Una al liceo si nascondeva, l’altra era la più popolare; una è cresciuta con una madre ingombrante, l’altra con una madre assente. Un’amicizia strettissima, adolescenziale, che evapora con il passare degli anni. Ma a un certo punto, con un ritorno, si ripropone. È possibile riannodare i fili spezzati dal tempo? E a che prezzo?
di
Deborah Ameri
Irene ha le idee chiare, un piano per il futuro, appartiene alla Torino bene e ha una madre intellettuale e ingombrante. Ottavia viene dalla periferia, la sua famiglia è spiantata e sua madre la lascia crescere da sola. Al liceo si trovano, restano appiccicate l’una all’altra anche all’università, seppur in città diverse. Irene fa sentire Ottavia speciale, capace di grandi cose. Ma Irene senza l’amica sembra perdere obiettivi e ambizioni. Finché non succede qualcosa, il loro rapporto si sfilaccia e sembra soccombere.

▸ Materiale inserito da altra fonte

==> flow/design.v (excerpt) <==
module booth(
    input clk,
    input load,
    input reset,
    input [31:0] M,  
    input [31:0] Q,  
    output reg [63:0] P,  
    output done           
    );
For scale: ~2,100 cells after synthesis, ~130 I/O pins, ~15,000 sq um of cells after synthesis.
clock: 10.0 ns
lec_check: 0
cap_margin: 20
core_aspect_ratio: 0.5
core_margin: 2
core_utilization: 42
cts_cluster_diameter: 183
cts_cluster_size: 98
slew_margin: 20
run.sh (not shown) runs the stock make flow with config.mk's settings and CLKGATE_MAP_FILE=.
The baseline passed the timing, DRC and antenna checks.
Next try:
- ABC_AREA: not set -> 1
- CORE_ASPECT_RATIO: 0.5 -> not set
- CORE_UTILIZATION: 42 -> 61
- CTS_CLUSTER_DIAMETER: 183 -> not set
- clock period: 10.0 -> 4.39 ns (I/O delays scaled with it)
What happened: The new run ran to the end with no violations. Design area came out higher by 27%. Clock-buffer cell count is unchanged. Non-clock buffer count grows by 9. Global-route usage goes up by 19 points. Cell count came out higher by 64%.
Next try:
- ABC_AREA: 1 -> not set
- CORE_ASPECT_RATIO: not set -> 1.68
- CORE_UTILIZATION: 61 -> 40
- CTS_CLUSTER_DIAMETER: not set -> 392
- clock period: 4.39 -> 10.0 ns (I/O delays scaled with it)
After rerunning: The new run finished with timing, DRC and antenna clean; non-clock buffer count is lower by 10; register-to-register slack gets better by 3400 ps; die area went up by about a fifth.
Next try:
- CAP_MARGIN: 20 -> 15
- CELL_PAD_IN_SITES_GLOBAL_PLACEMENT: not set -> 3
- CORE_ASPECT_RATIO: 1.68 -> 0.7
- CORE_MARGIN: 2 -> 9
- CTS_CLUSTER_DIAMETER: 392 -> 136
- CTS_CLUSTER_SIZE: 98 -> 77
- GPL_ROUTABILITY_DRIVEN: not set -> 0
- HOLD_SLACK_MARGIN: not set -> -0.01
- MAX_ROUTING_LAYER: not set -> met4
- MIN_ROUTING_LAYER: not set -> met2
- PLACE_DENSITY_LB_ADDON: not set -> 0.08
- SETUP_SLACK_MARGIN: not set -> 0.11
After rerunning: Now the flow failed in global routing; synthesized cell count does not change; synthesized area is unchanged; die area climbs by about a fifth.


## willow
The RTL this note starts from:
==> flow/design.v <==
`timescale 1ns / 1ps
module booth(
    input clk,
    input load,
    input reset,
    input [31:0] M,  
    input [31:0] Q,  
    output reg [63:0] P,  
    output done           
    );
    reg signed [63:0] A;                
    reg signed [31:0] Q_temp;            
    reg signed [31:0] M_temp;            
    reg [4:0] Count;                       
    reg Q_minus_one;                     
    always @(posedge clk)
    begin
        if (reset == 1) 
        begin
            A = 64'b0;
            Q_minus_one = 0;
            P = 64'b0;
            Q_temp = 32'b0;
            M_temp = 32'b0;
            Count = 5'd16;
        end
        else if (load == 1)
        begin
            Q_temp = Q;
            M_temp = M;
            A = 64'b0;    
            Q_minus_one = 0;  
            Count = 5'd16;    
        end
        else if (Count > 5'd0)
        begin
            case ({Q_temp[1:0], Q_minus_one})
                3'b000, 3'b111:   
                    begin
                    end
                3'b001, 3'b010:   
                    begin
                        A = A + {{32{M_temp[31]}}, M_temp};
                    end
                3'b011:   
                    begin
                        A = A + ({{32{M_temp[31]}}, M_temp} << 1); 
                    end
                3'b100:   
                    begin
                        A = A - ({{32{M_temp[31]}}, M_temp} << 1); 
                    end
                3'b101, 3'b110:   
                    begin
                        A = A - {{32{M_temp[31]}}, M_temp}; 
                    end
            endcase
            Q_minus_one = Q_temp[1];
            Q_temp = {A[1:0], Q_temp[31:2]};   
            A = {A[63], A[63:2]};   
            Count = Count - 1'b1;
        end
        else
        begin
            Count = 5'b0;
        end
        P = {A[31:0], Q_temp};
    end
    assign done = (Count == 5'd0);
endmodule
clock: 5.49 ns
lec_check: 0
cap_margin: 0
core_margin: 2
core_utilization: 70
cts_cluster_size: 89
hold_slack_margin: -0.09
setup_slack_margin: 0.9
slew_margin: 20
willow did not run to completion, as it errored out during 5_1_grt.
Relative to willow, the following input files were edited for ember:
# willow
export LEC_CHECK = 0
export CAP_MARGIN = 0
export CORE_MARGIN = 2
export CORE_UTILIZATION = 70
export CTS_CLUSTER_SIZE = 89
export HOLD_SLACK_MARGIN = -0.09
export SETUP_SLACK_MARGIN = 0.9
export SLEW_MARGIN = 20
create_clock -name core_clock -period 5.49 [get_ports {clk}]
# ember
export LEC_CHECK = 0
export CAP_MARGIN = 20
export CORE_MARGIN = 2
export CORE_UTILIZATION = 14
export SLEW_MARGIN = 20
create_clock -name core_clock -period 10.0 [get_ports {clk}]
==> results <==
ember | stages: all done | timing, DRC, antenna: all pass
The die width in ember sits 120% above the value recorded for willow.
The HPWL reported at the end of detailed placement of ember was inferior to that of willow.
On post-synthesis share of cell area spent on and-or and or-and gates, willow tracks ember almost exactly.
ember gives more setup slack at placement than willow did.
Die size ends up lower on willow.
Changes observed in ember relative to willow: number of buffers added for setup after CTS moved down; number of cells upsized or downsized after cts saw a decrease.
> inputs changed (ember -> harbor)
# ember
export LEC_CHECK = 0
export CAP_MARGIN = 20
export CORE_MARGIN = 2
export CORE_UTILIZATION = 14
export SLEW_MARGIN = 20
create_clock -name core_clock -period 10.0 [get_ports {clk}]
# harbor
export LEC_CHECK = 0
export CAP_MARGIN = 20
export CORE_MARGIN = 2
export CORE_UTILIZATION = 40
export CTS_CLUSTER_DIAMETER = 376
export CTS_CLUSTER_SIZE = 98
export PLACE_DENSITY = 0.95
export SLEW_MARGIN = 20
create_clock -name core_clock -period 10.0 [get_ports {clk}]
Findings:
Compared with ember, wire length in harbor decreased by more than 10%.
Delta (harbor minus ember): cell internal power dissipation now smaller; setup slack grew by 0.0065 ns; global-route met1 utilization +19 points; number of buffers on the longest clock path ~0 delta; combinational power now sits lower.
Higher cell area after layout was reported by ember, not harbor.
harbor did not stop at any stage, and its layout met the timing, DRC and antenna checks.
Power and IR drop assume default switching activity.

In Giorni futuri Gabriella Dal Lago (al suo terzo romanzo) porta le sue protagoniste Irene e Ottavia avanti e indietro nel tempo, tra Europa e Stati Uniti, per raccontare due trentenni alle prese con la vita adulta, i problemi di chi espatria per inseguire un sogno scoprendo, magari, che quel sogno era un’illusione. Quando sua madre si ammala e Irene torna a Torino, i ricordi dell’amica affiorano a tradimento, soprattutto dopo l’incontro con Pietro, il ragazzo per cui aveva una cotta al liceo ma che poi aveva scelto Ottavia.